I cross my arms and raise my brow skeptically, his eyes look sincere, but I've heard this shit before, from him and Sherrie. I'm not going to fall for the same bullshit he always said when he'd come back to this shithole after disappearing for anywhere from three days to a week. He looks better appearance wise though and it's clear to see that he hasn't been taking any drugs for at least a few months, but that could change at the drop of a pin.

Jason has more muscle since the last time I saw him, and his dark hair is cut low, and he has a shadow from his now shaved beard and goatee with the slit in his eyebrow he's always had, and that smile that makes him look like a villain. He's wearing a nice grey suit and a little a Rolex joined by a big ass ring on his left finger.

"So where is Ari?" he asks looking around the room. I glare daggers at him and his curiosity.

"She's safe and I intend on keeping it that way" he nods in understanding and I'm honestly surprised he doesn't try to put up more of an argument. Instead, he just turns and grabs a gift bad that's sitting next to his previous spot on the couch.

"Well can you please give this to her it's just a few stuffed animals, a few books, and interactive toys, along with a few outfits me and my wife picked out. Just something small, I know it can't make up for everything I've lost and done, but I hope it's a start" he hands me the bag and thanks Sherrie before turning back to me. "She's still my daughter and I really want to see her; I miss her, and I don't want to miss another moment in her life. You can be there with as much protection you want just think about it, please."

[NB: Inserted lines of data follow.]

$ cat ./design.v
module apb_master
(
    input wire PCLK,                     
    input wire PWRITE_MASTER,            
    output reg PSEL = 0,                 
    input wire [31:0] PADDR_MASTER,      
    input wire [31:0] PWDATA_MASTER,     
    output reg [31:0] PRDATA_MASTER = 0, 
    output reg PENABLE = 0,              
    input wire PRESET,                   
    input wire PREADY,                   
    output reg [31:0] PADDR = 0,         
    output reg [31:0] PWDATA = 0,        
    input  wire [31:0] PRDATA,           
    output reg PWRITE = 0                
);
function void apb_write(input  [31:0] inp_addr, input  [31:0] inp_data);  
begin
  PSEL = 1'd1;         
  PADDR = inp_addr;    
  PWDATA = inp_data;   
  PWRITE = 1'd1;       
  PENABLE = 1'd1;      
  if(PREADY)
   begin
     PSEL = !PSEL;         
     PENABLE = !PENABLE;  
   end
end
endfunction
function void apb_read(input [31:0] inp_addr);  
begin
  if(!PREADY)
  begin
    PADDR = inp_addr;  
    PWRITE = 1'd0;
    PSEL = 1'd1;
    PENABLE = 1'd1;
  end
  else if(PREADY)
   begin
     PSEL = !PSEL;
     PENABLE = !PENABLE;
   end
end
endfunction
always @(posedge PCLK) 
begin
    if(PRESET)  
    begin
      PADDR <= 32'b0;
      PWDATA <= 32'b0;
      PWRITE <= 1'b0;
      PSEL <= 1'b0;
      PENABLE <= 1'b0;
      PRDATA_MASTER <= 1'b0;
    end
    else if (!PWRITE_MASTER)  
     begin
        apb_read(PADDR_MASTER);  
     end
    else if (PWRITE_MASTER)  
     begin
        apb_write(PADDR_MASTER, PWDATA_MASTER);
     end
  end
always @(posedge PREADY)  
begin
  if (!PWRITE_MASTER)      
    begin
     PRDATA_MASTER <=PRDATA;  
    end
end
endmodule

With that said he gives us both a final thank you and one last smile and walk out the door. I sigh in frustration and run a hand down my face.

"Andrea-"

"I got somewhere to be. I left the rest of the money on the counter". I walk out the door not waiting for her response and get in my car speeding off, the more I think about Jason the more irritated I get.

My foot presses down on the gas as my mind continues to race as fast as my car. This nigga thinks shit is all good like he isn't part of the reason Sherrie became a damn druggie. I start going 95 on the highway just thinking back to my childhood.

All the times I was left alone to fend for myself, the weeks without electricity, or food and water, the random people floating in and out of the house, the drugs and alcohol that resulted in beating I'm sure neither of them remember.

And now what? He gets to just waltz back in with his money and new life when we've been struggling since his ass fucking left. I have to work the streets just to keep the fucking power on at my "mother's" house. By now I'm going 100 mph and I know I need to calm down before I get a ticket or hit somebody which won't help anybody, least of all me.

I take a deep breath and ease off the gas and sigh as I force myself to calm down and stop being selfish. It's not fair or my decision Ari needs to know her dad, but I don't want her getting all attached just for him to disappear again. I'll do anything to protect my sister, even if that's from her own parents. I pull into the driveway the same time my phone goes off, letting me know I have a message, but when I park and check it, it's from the same unsaved number from before.